본 논문에서는 DEI(진화적 추론에서의 다양성)를 제안한다. 이는 비동기 집합 연산으로 통신하는 피어 노드들에 걸쳐 이질적인 대규모 언어 모델(LLM)을 돌연변이 연산자로 할당하는 분산 품질-다양성(QD) 탐색 프레임워크이다. 단일 모델의 귀납적 편향을 모든 워커에 복제하는 동질적 병렬 탐색과 달리, DEI는 각 LLM의 고유한 창의적 사전(prior)을 행동적 참신성의 상호 보완적 원천으로 취급한다. DEI를 디지털 레드 퀸 프레임워크에 확장하여, 각 노드는 각 라운드 종료 시 국소 최적 해를 공유하고 이를 다음 라운드 집단의 시드로 사용한다. 이는 교차 모델 적대적 압력을 생성하여 모델 내 자기 대결(intra-model self-play)을 넘어서는 강건성을 이끌어낸다. 시뮬레이션된 기계 내에서 Redcode 워리어 프로그램이 대결하는 경쟁 프로그래밍 벤치마크인 Core War 도메인에서 평가한 결과, 4노드 이질적 앙상블(GPT-5.4-mini, Claude Sonnet 4.6, GPT-5.2, Claude Haiku 4.5)은 동일한 총 LLM 호출 예산에서 단일 노드 기준선 대비 병합 아카이브 QD 점수(QD-Score)가 124% 더 높았으며(45.90 대 20.46), 커버리지는 28% 더 높았다(셀의 80.6% 대 63.0%). 이질적 앙상블은 동일 예산의 동질적 앙상블보다 QD 점수, 커버리지, 그리고 네 가지 모든 모델 계열에 걸친 보류 해법의 일반성에서도 우수한 성능을 보였다. 이러한 결과는 분산 LLM 기반 QD 탐색에서 병렬성만이 아닌 모델 다양성이 성능 향상의 핵심 동인임을 보여주는 최초의 실증적 증거를 제공한다.

English

We present DEI: Diversity in Evolutionary Inference, a distributed Quality-Diversity (QD) search framework that assigns heterogeneous large language models (LLMs) as mutation operators across peer nodes communicating with non-blocking collective operations.
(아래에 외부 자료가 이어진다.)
## ArquitecturaHybridARMIPS
module ArquitecturaHybridARMIPS(input logic clk, reset,
										  output logic [31:0] imem_addr,
										  input logic [31:0] imem_rdata,
										  output logic [31:0] mem_addr,
										  output logic dmem_we,
										  output logic [31:0] dmem_wdata,
										  input logic [31:0] dmem_rdata,
										  output logic pmem_we,
										  output logic [1:0] pmem_wdata,
										  input logic [1:0] pmem_rdata,
										  output logic rf_we,
										  output logic [3:0] rf_waddr,
										  output logic [31:0] rf_wdata);
	logic enable;
	logic [31:0] inDE, PC, DataWrite, PCalu, IOIn, outFE;
	logic [3:0] Rd;
	logic PCSrc, RegWrite;
	logic [117:0] outDE, inEXE;
	logic [74:0] outEXE, inMEM;
	logic [104:0] outMEM, inWB;
	assign enable = 1'b1;
	assign IOIn = 32'b0;
	assign imem_addr = PC;
	assign mem_addr = inMEM[31:0];
	assign dmem_we = inMEM[72];
	assign dmem_wdata = inMEM[63:32];
	assign pmem_we = inMEM[73];
	assign pmem_wdata = inMEM[33:32];
	assign rf_we = RegWrite;
	assign rf_waddr = Rd;
	assign rf_wdata = DataWrite;
	Fetch #(32) IF (clk, reset, PCSrc,
		  		   DataWrite,
				   imem_rdata,
				   outFE, PC);
  ...
==> flow/config.mk <==
export PLATFORM = sky130hd
export DESIGN_NAME = ArquitecturaHybridARMIPS
export DESIGN_NICKNAME = ArquitecturaHybridARMIPS
export VERILOG_FILES = /design/flow/design.v
export SDC_FILE = /design/flow/constraint.sdc
export NUM_CORES = 4
export LEC_CHECK = 0
export CAP_MARGIN = 10
export CORE_MARGIN = 5
export CORE_UTILIZATION = 40
export CTS_CLUSTER_DIAMETER = 150
export HOLD_SLACK_MARGIN = 0.16
export SLEW_MARGIN = 15
==> flow/constraint.sdc <==
create_clock -name core_clock -period 13.0 [get_ports {clk}]
set_input_delay 2.6000 -clock core_clock [delete_from_list [all_inputs] [get_ports {clk}]]
set_output_delay 2.6000 -clock core_clock [all_outputs]
set_load 0.01 [all_outputs]
run.sh (not shown) runs the stock make flow with config.mk's settings and CLKGATE_MAP_FILE=.
The starting point completed and failed the layout checks on setup timing.
Next try:
--- a/flow/config.mk
+++ b/flow/config.mk
@@ -6,8 +6,6 @@
 export NUM_CORES = 4
 export LEC_CHECK = 0
-export CAP_MARGIN = 10
+export CAP_MARGIN = 20
 export CORE_MARGIN = 5
-export CORE_UTILIZATION = 40
-export CTS_CLUSTER_DIAMETER = 150
-export HOLD_SLACK_MARGIN = 0.16
-export SLEW_MARGIN = 15
+export CORE_UTILIZATION = 57
+export SLEW_MARGIN = 20
==> flow/constraint.sdc (replaced) <==
create_clock -name core_clock -period 8.22 [get_ports {clk}]
set_input_delay 1.6440 -clock core_clock [delete_from_list [all_inputs] [get_ports {clk}]]
set_output_delay 1.6440 -clock core_clock [all_outputs]
set_load 0.01 [all_outputs]
The new run ran to the end with violations: setup timing.
Global-route usage went up by 11 points.
Total power rose by 62%.
Wire length goes down by 6.3%.
Final cell count shrinks by 4.6%.
Critical path depth stays the same.
Next try:
--- a/flow/config.mk
+++ b/flow/config.mk
@@ -8,4 +8,4 @@
 export CAP_MARGIN = 20
 export CORE_MARGIN = 5
-export CORE_UTILIZATION = 57
+export CORE_UTILIZATION = 40
 export SLEW_MARGIN = 20
==> flow/constraint.sdc (replaced) <==
create_clock -name core_clock -period 13.7 [get_ports {clk}]
set_input_delay 2.7400 -clock core_clock [delete_from_list [all_inputs] [get_ports {clk}]]
set_output_delay 2.7400 -clock core_clock [all_outputs]
set_load 0.01 [all_outputs]
Effect: The new run passed the timing, design-rule and antenna checks; total power goes down by 43%; count of clock-buffer cells in the layout went up by 6; global-route usage is lower by 11 points; wire length rose by 6.5%; setup slack improves by 5.2 ns; non-clock buffer count falls by 188; core utilization falls by 21 points; sequential share of layout area rose by 0.91 points; clock skew stays flat.

---

Starting RTL as in the previous note.
clock: 11.6 ns
lec_check: 0
abc_area: 0
cap_margin: 20
cell_pad_in_sites_detail_placement: 0
core_aspect_ratio: 1.01
core_margin: 2
core_utilization: 70
cts_cluster_size: 77
gpl_timing_driven: 1
max_routing_layer: met5
slew_margin: 20
tns_end_percent: 20
The starting point died in global routing (5_1_grt) (GRT-0232).
Edit:
==> flow/config.mk (replaced) <==
export PLATFORM = sky130hd
export DESIGN_NAME = ArquitecturaHybridARMIPS
export DESIGN_NICKNAME = ArquitecturaHybridARMIPS
export VERILOG_FILES = /design/flow/design.v
export SDC_FILE = /design/flow/constraint.sdc
export NUM_CORES = 4
export LEC_CHECK = 0
export CAP_MARGIN = 20
export CORE_MARGIN = 5
export CORE_UTILIZATION = 40
export SLEW_MARGIN = 20
==> flow/constraint.sdc (replaced) <==
create_clock -name core_clock -period 14.0 [get_ports {clk}]
set_input_delay 2.8000 -clock core_clock [delete_from_list [all_inputs] [get_ports {clk}]]
set_output_delay 2.8000 -clock core_clock [all_outputs]
set_load 0.01 [all_outputs]
This time the run completed without violations.
Synthesized cell count is unchanged.
Synthesized area does not change.
Die area came out higher by 80%.
Edit:
--- a/flow/config.mk
+++ b/flow/config.mk
@@ -6,6 +6,8 @@
 export NUM_CORES = 4
 export LEC_CHECK = 0
+export ABC_AREA = 1
 export CAP_MARGIN = 20
-export CORE_MARGIN = 5
-export CORE_UTILIZATION = 40
+export CORE_MARGIN = 2
+export CORE_UTILIZATION = 68
+export CTS_CLUSTER_SIZE = 15
 export SLEW_MARGIN = 20
==> flow/constraint.sdc (replaced) <==
create_clock -name core_clock -period 6.33 [get_ports {clk}]
set_input_delay 1.2660 -clock core_clock [delete_from_list [all_inputs] [get_ports {clk}]]
set_output_delay 1.2660 -clock core_clock [all_outputs]
set_load 0.01 [all_outputs]
With this change the flow completed and failed the layout checks on negative setup slack.
Total power rises by 130%.
Global-route usage goes up by 17 points.
Wire length shrinks by 18%.
Synthesized area shrinks by 3.2%.
Edit:
--- a/flow/config.mk
+++ b/flow/config.mk
@@ -6,8 +6,7 @@
 export NUM_CORES = 4
 export LEC_CHECK = 0
-export ABC_AREA = 1
 export CAP_MARGIN = 20
 export CORE_MARGIN = 2
-export CORE_UTILIZATION = 68
-export CTS_CLUSTER_SIZE = 15
+export CORE_UTILIZATION = 66
+export MAX_ROUTING_LAYER = met4
 export SLEW_MARGIN = 20
==> flow/constraint.sdc (replaced) <==
create_clock -name core_clock -period 11.0 [get_ports {clk}]
set_input_delay 2.2000 -clock core_clock [delete_from_list [all_inputs] [get_ports {clk}]]
set_output_delay 2.2000 -clock core_clock [all_outputs]
set_load 0.01 [all_outputs]
What happened:
- The changed run produced a layout that fails on negative setup slack
- die size increases by 6.3%
- critical path depth drops by 6
- design area rose by 0.79%
- worst hold slack is better by 9.9 ps
- wire length rises by 18%
- global-route usage goes up by 8.5 points
Edit:
--- a/flow/config.mk
+++ b/flow/config.mk
@@ -8,5 +8,5 @@
 export CAP_MARGIN = 20
 export CORE_MARGIN = 2
-export CORE_UTILIZATION = 66
+export CORE_UTILIZATION = 58
 export MAX_ROUTING_LAYER = met4
 export SLEW_MARGIN = 20
==> flow/constraint.sdc (replaced) <==
create_clock -name core_clock -period 10.5 [get_ports {clk}]
set_input_delay 2.1000 -clock core_clock [delete_from_list [all_inputs] [get_ports {clk}]]
set_output_delay 2.1000 -clock core_clock [all_outputs]
set_load 0.01 [all_outputs]
Outcome: The new run finished with negative setup slack left; design area came out higher by about 1.1%; utilization came out lower by 8.4 points; routed wire length is higher by about 5%; clock-buffer cell count rose by 6; first-iteration DRC count goes down by 16%; setup slack degrades by 470 ps.
Power and IR drop assume default switching activity.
Unlike homogeneous parallel search, which replicates a single model's inductive biases across all workers, DEI treats each LLM's distinct creative prior as a complementary source of behavioral novelty. Extending the Digital Red Queen framework with DEI, nodes share local optimal solutions at the end of each round to seed the next round's population. This creates cross-model adversarial pressure that drives robustness beyond intra-model self-play. Evaluated on the Core War domain, a competitive programming benchmark in which Redcode warrior programs battle inside a simulated machine, a four-node heterogeneous ensemble (GPT-5.4-mini, Claude Sonnet 4.6, GPT-5.2, and Claude Haiku 4.5) achieves 124 percent higher merged-archive QD-Score (45.90 vs. 20.46) and 28 percent higher coverage (80.6 percent vs. 63.0 percent of cells) than a single-node baseline at equal total LLM-call budget. The heterogeneous ensemble also outperforms an equally-budgeted homogeneous ensemble on QD-Score, coverage, and held-out solution generality across all four model families. These results provide the first empirical evidence that model diversity, not merely parallelism, is the key driver of gain in distributed LLM-based QD search.